Valerian (Lat. Valere To Be Well), a genus of monopetalous plants, Valeriana, which with a few others makes up the family valerianacece. On account of a similarity in the structure of the individual flowers, the family in a systematic arrangement stands near composite, though they are not, as in that order, collected into a head, but in a corymb or cyme. In valerian the inferior ovary has one fertile oneovuled cell, and two empty or abortive ones; the adherent calyx has its limb developed as several plumose bristles, which are rolled inward in flower, but as the fruit matures expand as a pappus; the tube of the corolla is usually gibbous, or swollen at one side near the base, and the limb has five nearly regular lobes; stamens three. There are about 150 species, mostly perennial herbs, with thickened roots, which are strong-smelling when dry, entire or divided leaves, and white or rose-colored flowers; they are widely distributed, but most abundant in mountainous regions; three are natives of the northern states, but rather rare and local.
The most important of these is the edible valerian ( V. edulis), so called because its large spindle-shaped root, sometimes a foot long, is roasted and eaten by the western Indians; its leaves are fringedciliate, and its stem, 1 to 4 ft. high, bears an interrupted panicle of whitish flowers. V. paucijlora is found from Pennsylvania and Ohio southward, while the first named and V. sylvestris, our third native species, are northern and western. The best known of all the species is V. officinalis, the root of which is the medicinal valerian, and the plant is quite common in gardens, where it is cultivated for the fragrance of its flowers; the leaves have from 11 to 21 oblong, cut-toothed, somewhat downy leaflets; the stem, 2 to 3 ft. high, bears a broad, terminal corymb of small white flowers, often tinged with pink, with an odor like that of heliotrope, on which account it is often called garden heliotrope. A closely related species, with less divided leaves, V. phu, is also cultivated. The medicinal species is found all over Europe, from Spain to Iceland, and in northern Asia, and is cultivated in England and sparingly in this country for its roots; it has an erect rootstock, to which are attached numerous rootlets 3 to 4 in. long; the rootstock is usually cut to facilitate drying. "When freshly dug the root has no characteristic odor, but when dry it has a peculiar terebinthine or camphorous odor, and a bitterish aromatic taste.
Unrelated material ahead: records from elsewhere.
`config.mk`:
```
export PLATFORM = sky130hd
export DESIGN_NAME = tlfk_cell
export DESIGN_NICKNAME = d
export VERILOG_FILES = /design/src/sv/tlfk_pkg.sv /design/src/sv/tlfk_cell.sv
export SDC_FILE = /design/constraint.sdc
export NUM_CORES = 1
export LEC_CHECK = 0
export BUFFER_PORTS_ARGS = -buffer_cell sky130_fd_sc_hd__buf_2
export CAP_MARGIN = 20
export CORE_MARGIN = 4
export CORE_UTILIZATION = 27
export DETAILED_ROUTE_END_ITERATION = 8
export PLACE_DENSITY_LB_ADDON = 0.12
export SYNTH_ARGS = -nofsm -noshare
export SYNTH_HDL_FRONTEND = slang
export SYNTH_SLANG_ARGS = --single-unit
```
`constraint.sdc`:
```
create_clock -name clk -period 8.9 [get_ports clk]
set_clock_uncertainty 0.2 [all_clocks]
set_input_delay 0 -clock clk [delete_from_list [all_inputs] [get_ports clk]]
set_output_delay 0 -clock clk [all_outputs]
set_load 0.01 [all_outputs]
```
`src/sv/tlfk_pkg.sv`:
```
`default_nettype none
package tlfk_pkg;

  localparam int CORDIC_STAGES = 16;
  localparam int TABLE_LEN     = 24;
  localparam int ANG_FULL      = 23040;
  localparam int ANG_HALF      = 11520;
  localparam int ANG_QUARTER   = 5760;
  localparam logic signed [33:0] CORDIC_GAIN_Q30 = 34'sd652032874;
  localparam logic [18:0] K_Q24 = 19'd292809;

  // Register indexes of the configuration port.
  localparam logic [0:0] REG_LOWER_ARM = 1'b0;
  localparam logic [0:0] REG_UPPER_ARM = 1'b1;

  // CORDIC word widths: Q30 vector plus growth, angle in degrees * 2^22.
  localparam int XW = 34;
  localparam int ZW = 32;

  typedef logic signed [XW-1:0] vec_t;
  typedef logic signed [ZW-1:0] ang_t;

  // One CORDIC lane item moving down the chain.
  typedef struct packed {
    vec_t x;
    vec_t y;
    ang_t z;
    logic neg;
  } lane_t;

  // Side data that rides along the chain with each item.
  typedef struct packed {
    logic        vld;
    logic signed [16:0] tr;
    logic signed [16:0] pr;
  } side_t;

  // atan(2^-i) in degrees * 2^22.
  function automatic ang_t atan_deg(input logic [4:0] i);
    ang_t v;
    begin
      unique case (i)
        5'd0:  v = 32'sd188743680;
        5'd1:  v = 32'sd111421900;
        5'd2:  v = 32'sd58872272;
        5'd3:  v = 32'sd29884485;
        5'd4:  v = 32'sd15000234;
        5'd5:  v = 32'sd7507429;
        5'd6:  v = 32'sd3754631;
        5'd7:  v = 32'sd1877430;
        5'd8:  v = 32'sd938729;
        5'd9:  v = 32'sd469366;
        5'd10: v = 32'sd234683;
        5'd11: v = 32'sd117342;
        5'd12: v = 32'sd58671;
        5'd13: v = 32'sd29335;
        5'd14: v = 32'sd14668;
        5'd15: v = 32'sd7334;
        5'd16: v = 32'sd3667;
        5'd17: v = 32'sd1833;
        5'd18: v = 32'sd917;
        5'd19: v = 32'sd458;
        5'd20: v = 32'sd229;
        5'd21: v = 32'sd115;
        5'd22: v = 32'sd57;
        5'd23: v = 32'sd29;
        default: v = '0;
      endcase
      return v;
    end
  endfunction

  // Reduce an angle in 1/64 degree (17 bit) into [-90, 90] with a fold flag,
  // and return the seed lane item.
  function automatic lane_t seed(input logic signed [16:0] a);
    logic signed [17:0] r, off;
    lane_t l;
    begin
      r = {a[16], a};
      // Pick the multiple of 360 degrees that brings the angle into [-180, 180).
      priority if (r >= 18'(3 * ANG_FULL - ANG_HALF)) off = 18'(3 * ANG_FULL);
      else if (r >= 18'(2 * ANG_FULL - ANG_HALF))     off = 18'(2 * ANG_FULL);
      else if (r >= 18'(ANG_HALF))                    off = 18'(ANG_FULL);
      else if (r >= -18'(ANG_HALF))                   off = '0;
      else if (r >= -18'(ANG_FULL + ANG_HALF))        off = -18'(ANG_FULL);
      else if (r >= -18'(2 * ANG_FULL + ANG_HALF))    off = -18'(2 * ANG_FULL);
      else                                            off = -18'(3 * ANG_FULL);
      r = r - off;
      l.neg = 1'b0;
      if (r > 18'(ANG_QUARTER)) begin
        r = r - 18'(ANG_HALF);
        l.neg = 1'b1;
      end else if (r < -18'(ANG_QUARTER)) begin
        r = r + 18'(ANG_HALF);
        l.neg = 1'b1;
      end
      l.x = CORDIC_GAIN_Q30;
      l.y = '0;
      l.z = ZW'(r) <<< 16;
      return l;
    end
  endfunction

  // Saturate a 64 bit value to 23 bits.
  function automatic logic signed [22:0] sat23(input logic signed [63:0] v);
    begin
      if (v > 64'sd4194303) return 23'sd4194303;
      else if (v < -64'sd4194304) return -23'sd4194304;
      else return v[22:0];
    end
  endfunction

  function automatic logic signed [17:0] sat18(input logic signed [63:0] v);
    begin
      if (v > 64'sd131071) return 18'sd131071;
      else if (v < -64'sd131072) return -18'sd131072;
      else return v[17:0];
    end
  endfunction

endpackage
`default_nettype wire

```
`src/sv/tlfk_cell.sv`:
```
`default_nettype none
// One CORDIC micro-rotation for both angle lanes, registered.
module tlfk_cell (
  input  wire logic              clk,
  input  wire logic              en,
  input  wire logic [4:0]        idx,
  input  wire tlfk_pkg::lane_t   a_in,
  input  wire tlfk_pkg::lane_t   b_in,
  input  wire tlfk_pkg::side_t   s_in,
  input  wire logic              rst_n,
  output tlfk_pkg::lane_t        a_out,
  output tlfk_pkg::lane_t        b_out,
  output tlfk_pkg::side_t        s_out
);

  tlfk_pkg::lane_t a_nxt, b_nxt, a_r, b_r;
  logic               vld_r;
  logic signed [16:0] tr_r, pr_r;

  function automatic tlfk_pkg::lane_t rot(input tlfk_pkg::lane_t l, input logic [4:0] i);
    tlfk_pkg::lane_t o;
    tlfk_pkg::vec_t  dx, dy;
    begin
      dx = l.x >>> i;
      dy = l.y >>> i;
      o.neg = l.neg;
      if (!l.z[tlfk_pkg::ZW-1]) begin
        o.x = l.x - dy;
        o.y = l.y + dx;
        o.z = l.z - tlfk_pkg::atan_deg(i);
      end else begin
        o.x = l.x + dy;
        o.y = l.y - dx;
        o.z = l.z + tlfk_pkg::atan_deg(i);
      end
      return o;
    end
  endfunction

  assign a_nxt = rot(a_in, idx);
  assign b_nxt = rot(b_in, idx);

  // Payload advances whenever the chain moves.
  always_ff @(posedge clk) begin
    if (en) begin
      a_r  <= a_nxt;
      b_r  <= b_nxt;
      tr_r <= s_in.tr;
      pr_r <= s_in.pr;
    end
  end

  always_ff @(posedge clk) begin
    if (!rst_n) begin
      vld_r <= 1'b0;
    end else if (en) begin
      vld_r <= s_in.vld;
    end
  end

  assign a_out = a_r;
  assign b_out = b_r;
  assign s_out = {vld_r, tr_r, pr_r};

endmodule
`default_nettype wire

```
==> metrics, run 1 <==
register area=just over 7000 um2; io pins=482; normalized max-slew margin=0.279; clock tree buffer depth=3; mux contribution to synthesized area=0.172; Startpoint Class=input port; highest net fanout along the worst path=50; critical path class=in2reg; largest family of logic cells by synthesized area=compound AO/OA/AOI/OAI gates; via count=30770; wire per inst=24.9 um; Post-synth EDFFs=approximately 240; #FFs+latches synth=237; hold crit path type=in2reg; WP data required=9.19 ns; XOR/XNOR share of the synthesized area=0.0900; initial antenna violation count=3; RSZ-0062 raised after global routing=false; Max Slew Vio Count=0; PortBufs=481; vias per inst=5.47; library cells used by synthesis=124; DRT iter0 DRCs=about 2500; area of the multi-input gates=approximately 22000 um2; Synth Area in Adders=0.0871; CTS Root Cell=clkbuf_16; synth top area cells=edfxtp_1 23%, ha_1 8.3%, mux4_2 7.7%; die area=120000 um2; count of max-cap constraint violations=0; share of cells above drive strength 1=0.210; fin crit period=7.09 ns; critical path capture point type=flip-flop; worst-margin pin slew=1.08 ns; # rows=124; final worst slack=1.81 ns; fin crit share=0.797; GRT overflow=0; total global-route track usage=0.222; drt first pass iters=6; post-synth top area share=0.229; power per cell area=166 nW/um2; core area=roughly 110000 um2; global-route wire length before repair=206000 um; CTS tree=done; leakage=16.1 nW; CTS Buf Count=31; Main synth FF type=edfxtp_1; largest net degree at the start of global routing=107; status=finished, final reports clean; Post-Route WL=about 140000 um; Avg Inst Size Synth=9.25 um2; fmax=roughly 140 MHz; GPL Wtd Cong=0.952; DRT antenna net count=0; number of global-route vias before repair=between 30000 and 40000; DRC=0; post-synthesis simple-gate area fraction=0.147; cells after synthesis=3351; Fin. Hold Viols=0; Yosys warnings=0; Worst IR Drop VDD=about 0.14 mV; Critical Path AT=7.38 ns; nets=around 4500; chip height=347 um; Layout area overhead=26.3%; Synth Area in Compound Gates=0.225; dpl hpwl=109000 um; Post-Syn Area=31000 um2; clk slew on worst S/H paths=around 0.060 ns; Fillers=11938; Max H-tree Level=1; asr flop ratio synth=0; sequential area share after synthesis=0.229; Design Power=6.49 mW; Setup TNS=0 ns; number of clock sinks=237; Synth Net Count=3808; setup violators final=0; chip width=347 um; Initial Util=0.271; largest area contributor in the netlist=edfxtp_1; Final Hold Slack=0.0750 ns; worst-skew pair later-pin latency=0.62 ns; pre-CTS setup slack=1.76 ns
The chemical composition of the root is somewhat complex; when fresh it gives from ½ to 2 per cent, of volatile oil; the dried root yields less oil, with valerianic acid, which results from the oxidation of the oil during the drying, and a resinous substance; the changes which take place in the root, and the different products, have not been well studied. Valerian has long been used in medicine, and it is supposed that the phu mentioned by Dioscorides and other ancient writers was this plant. In the 16th century it was used in England to flavor soups and pottages, and the roots, though the odor is now disagreeable to most persons, were placed among clothes as a perfume. Cats are exceedingly fond of the odor; a piece of the root seems to intoxicate them. Valerian belongs to that class of nervous stimulants known as antispasmodics, and in hysteria and other affections of women it is used in both domestic and regular practice; it is administered in the form of infusion, tincture, and fluid extract. - The valerian family includes centranthus, of which several species are cultivated as ornamental plants, and fedia, of which F. olitoria is cultivated, and is known as corn salad.
Valerian (Valeriana officinalis).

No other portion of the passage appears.